Abstract
The U.S. Department of Energy's Co-Optima initiative has focused on improving fuel economy and vehicle performance while reducing emissions through the simultaneous development of emerging sustainable fuels with beneficial properties and advanced combustion strategies. A major thrust has been the development of advanced compression ignition (ACI) combustion strategies of gasoline range fuels in combination with spark-ignited (SI) combustion in a single engine capable of multi-mode operation to achieve high power density with enhanced part load efficiency. The aim of this study was to further the understanding of how emissions from both ACI and SI strategies operating on the same fuels in the same engine are impacted by different fuel properties. This investigation focused on particulate matter (PM) and gaseous hydrocarbon emissions from 6 different fuels across 3 different combustion modes on the same single-cylinder engine designed for multi-mode operation: SI combustion, partial fuel stratification (PFS), and spark-assisted compression ignition (SACI). In each of these modes, 3 different CA50 phasings were studied such that all 6 fuels could be studied at the same phasings. Three of the six different fuels used were specially formulated in a previous investigation to study the impact of fuel distillation and aromatic content while maintaining the research octane number (RON) and octane sensitivity. Additionally, neat isooctane and two ethanol containing fuels (RD5-87 and Co-Optima E30) were studied. Different fuel and phasing impacts on emissions were observed across the three combustion modes. Fuel properties were found to impact soot PM and particle number more than the CA50 phasing, while the phasing had more impact on NOx emissions.
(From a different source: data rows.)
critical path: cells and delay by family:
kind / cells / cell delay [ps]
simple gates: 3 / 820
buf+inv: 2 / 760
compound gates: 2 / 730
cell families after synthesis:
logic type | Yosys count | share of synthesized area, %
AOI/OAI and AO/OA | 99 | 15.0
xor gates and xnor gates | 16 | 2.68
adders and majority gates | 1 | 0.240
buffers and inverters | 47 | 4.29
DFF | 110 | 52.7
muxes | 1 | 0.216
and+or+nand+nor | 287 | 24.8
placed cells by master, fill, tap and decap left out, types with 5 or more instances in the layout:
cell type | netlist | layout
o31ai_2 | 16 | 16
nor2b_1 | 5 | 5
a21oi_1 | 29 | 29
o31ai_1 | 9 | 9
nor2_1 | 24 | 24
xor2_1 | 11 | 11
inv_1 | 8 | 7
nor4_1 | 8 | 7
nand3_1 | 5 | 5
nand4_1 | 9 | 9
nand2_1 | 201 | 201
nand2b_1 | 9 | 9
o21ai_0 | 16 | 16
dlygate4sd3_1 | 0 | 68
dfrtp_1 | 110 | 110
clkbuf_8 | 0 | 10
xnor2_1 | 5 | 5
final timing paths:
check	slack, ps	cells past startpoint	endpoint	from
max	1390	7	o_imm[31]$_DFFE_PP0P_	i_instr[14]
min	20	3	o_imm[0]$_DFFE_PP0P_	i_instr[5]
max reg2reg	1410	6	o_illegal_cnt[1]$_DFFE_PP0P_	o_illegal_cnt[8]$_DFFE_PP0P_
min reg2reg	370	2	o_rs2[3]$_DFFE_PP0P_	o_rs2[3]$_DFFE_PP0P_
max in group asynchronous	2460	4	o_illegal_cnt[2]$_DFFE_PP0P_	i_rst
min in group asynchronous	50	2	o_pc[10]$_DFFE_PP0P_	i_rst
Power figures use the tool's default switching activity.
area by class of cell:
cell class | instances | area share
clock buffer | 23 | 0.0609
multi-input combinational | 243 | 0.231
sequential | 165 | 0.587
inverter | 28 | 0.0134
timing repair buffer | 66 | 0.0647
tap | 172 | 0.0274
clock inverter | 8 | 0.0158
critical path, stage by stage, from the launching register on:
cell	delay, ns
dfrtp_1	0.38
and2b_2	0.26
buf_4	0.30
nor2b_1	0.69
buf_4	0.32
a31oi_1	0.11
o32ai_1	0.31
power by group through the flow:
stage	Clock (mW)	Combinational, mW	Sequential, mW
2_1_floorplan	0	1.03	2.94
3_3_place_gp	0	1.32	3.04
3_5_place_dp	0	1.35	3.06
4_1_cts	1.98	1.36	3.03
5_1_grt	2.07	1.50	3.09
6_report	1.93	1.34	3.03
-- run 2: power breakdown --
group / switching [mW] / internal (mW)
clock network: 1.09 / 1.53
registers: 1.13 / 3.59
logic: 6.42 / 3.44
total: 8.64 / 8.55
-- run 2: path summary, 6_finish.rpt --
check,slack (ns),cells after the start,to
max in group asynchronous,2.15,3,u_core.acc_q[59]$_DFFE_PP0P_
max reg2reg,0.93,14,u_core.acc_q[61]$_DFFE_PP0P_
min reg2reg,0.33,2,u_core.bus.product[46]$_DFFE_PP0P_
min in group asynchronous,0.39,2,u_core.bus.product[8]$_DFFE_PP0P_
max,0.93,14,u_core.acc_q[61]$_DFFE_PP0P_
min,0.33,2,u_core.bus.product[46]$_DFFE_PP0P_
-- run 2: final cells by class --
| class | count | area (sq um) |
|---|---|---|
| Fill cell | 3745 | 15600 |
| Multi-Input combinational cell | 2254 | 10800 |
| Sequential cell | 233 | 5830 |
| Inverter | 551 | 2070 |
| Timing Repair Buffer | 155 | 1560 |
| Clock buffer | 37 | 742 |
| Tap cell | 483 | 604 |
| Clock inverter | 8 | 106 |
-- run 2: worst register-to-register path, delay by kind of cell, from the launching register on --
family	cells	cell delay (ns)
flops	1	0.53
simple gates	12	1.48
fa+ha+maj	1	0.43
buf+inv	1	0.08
File: src/rtl/addseq_ctrl_pkg.sv
// rtl/addseq_ctrl_pkg.sv - shared state encoding and byte width for the byte-serial add/subtract sequencer
package addseq_ctrl_pkg;

  localparam int BYTE_W = 8;

  typedef enum logic [1:0] {
    LOAD_X = 2'd0,
    LOAD_Y = 2'd1,
    ADD    = 2'd2,
    OUT    = 2'd3
  } state_t;

endpackage

File: src/rtl/addseq_slice8.sv
// rtl/addseq_slice8.sv - combinational 8-bit ripple-carry adder slice
module addseq_slice8
  import addseq_ctrl_pkg::*;
(
  input  logic [BYTE_W-1:0] a_i,
  input  logic [BYTE_W-1:0] b_i,
  input  logic              cin,
  output logic [BYTE_W-1:0] sum,
  output logic              cout
);

  logic [BYTE_W-1:0] gen;
  logic [BYTE_W-1:0] prop;
  logic [BYTE_W:0]   carry;

  assign carry[0] = cin;

  for (genvar i = 0; i < BYTE_W; i++) begin : g_bit
    assign gen[i]      = a_i[i] & b_i[i];
    assign prop[i]     = a_i[i] ^ b_i[i];
    assign carry[i+1]  = gen[i] | (prop[i] & carry[i]);
    assign sum[i]      = prop[i] ^ carry[i];
  end

  assign cout = carry[BYTE_W];

endmodule
`config.mk`:
```
export PLATFORM = sky130hd
export DESIGN_NAME = dff_force_scheduler
export DESIGN_NICKNAME = d
export VERILOG_FILES = /design/src/rtl/dff_force_scheduler.sv
export SDC_FILE = /design/constraint.sdc
export NUM_CORES = 1
export LEC_CHECK = 0
export BUFFER_PORTS_ARGS = -buffer_cell sky130_fd_sc_hd__buf_2
export CELL_PAD_IN_SITES_DETAIL_PLACEMENT = 0
export CELL_PAD_IN_SITES_GLOBAL_PLACEMENT = 2
export CORE_MARGIN = 2
export CORE_UTILIZATION = 27
export DETAILED_ROUTE_END_ITERATION = 12
export HOLD_SLACK_MARGIN = 0.1
export PLACE_DENSITY_LB_ADDON = 0.1
export SYNTH_ARGS = -nofsm -noshare
export SYNTH_HDL_FRONTEND = slang
export SYNTH_SLANG_ARGS = --single-unit
```
`constraint.sdc`:
```
create_clock -name clk -period 2.3 [get_ports clk]
set_clock_uncertainty 0.05 [all_clocks]
set_input_delay 0.69 -clock clk [delete_from_list [all_inputs] [get_ports clk]]
set_output_delay 0.69 -clock clk [all_outputs]
set_load 0.02 [all_outputs]
```
File: config.mk
export PLATFORM = sky130hd
export DESIGN_NAME = debug_dump_tx
export DESIGN_NICKNAME = d
export VERILOG_FILES = /design/src/rtl/debug_pkg.sv /design/src/rtl/debug_word_serializer.sv /design/src/rtl/debug_dump_tx.sv
export SDC_FILE = /design/constraint.sdc
export NUM_CORES = 1
export LEC_CHECK = 0
export ABC_CLOCK_PERIOD_IN_PS = 2200
export CORE_MARGIN = 2
export CORE_UTILIZATION = 47
export CTS_BUF_LIST = sky130_fd_sc_hd__clkbuf_8
export DETAILED_ROUTE_END_ITERATION = 12
export GPL_ROUTABILITY_DRIVEN = 0
export PLACE_DENSITY = 0.94
export SLEW_MARGIN = 25
export SYNTH_ARGS = -nofsm -noshare
export SYNTH_HDL_FRONTEND = slang
export SYNTH_HIERARCHICAL = 1
export SYNTH_SLANG_ARGS = --single-unit
File: constraint.sdc
create_clock -name i_clock -period 2.2 [get_ports i_clock]
set_clock_uncertainty 0.1 [all_clocks]
set_input_delay 0.22 -clock i_clock [delete_from_list [all_inputs] [get_ports i_clock]]
set_output_delay 0.22 -clock i_clock [all_outputs]
set_load 0.02 [all_outputs]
The NOx emissions were reduced in the PFS mode for all fuels compared to SI combustion, but the SACI combustion mode did not reduce NOx emissions. Although PFS produced low soot PM emissions like SI, total PM mass emissions were significantly higher due to large organic carbon (OC) PM mass contribution. Both PFS and SACI had greater particle number emission than SI operation with small nuclei mode particles dominating in PFS compared to large agglomeration particles in SACI.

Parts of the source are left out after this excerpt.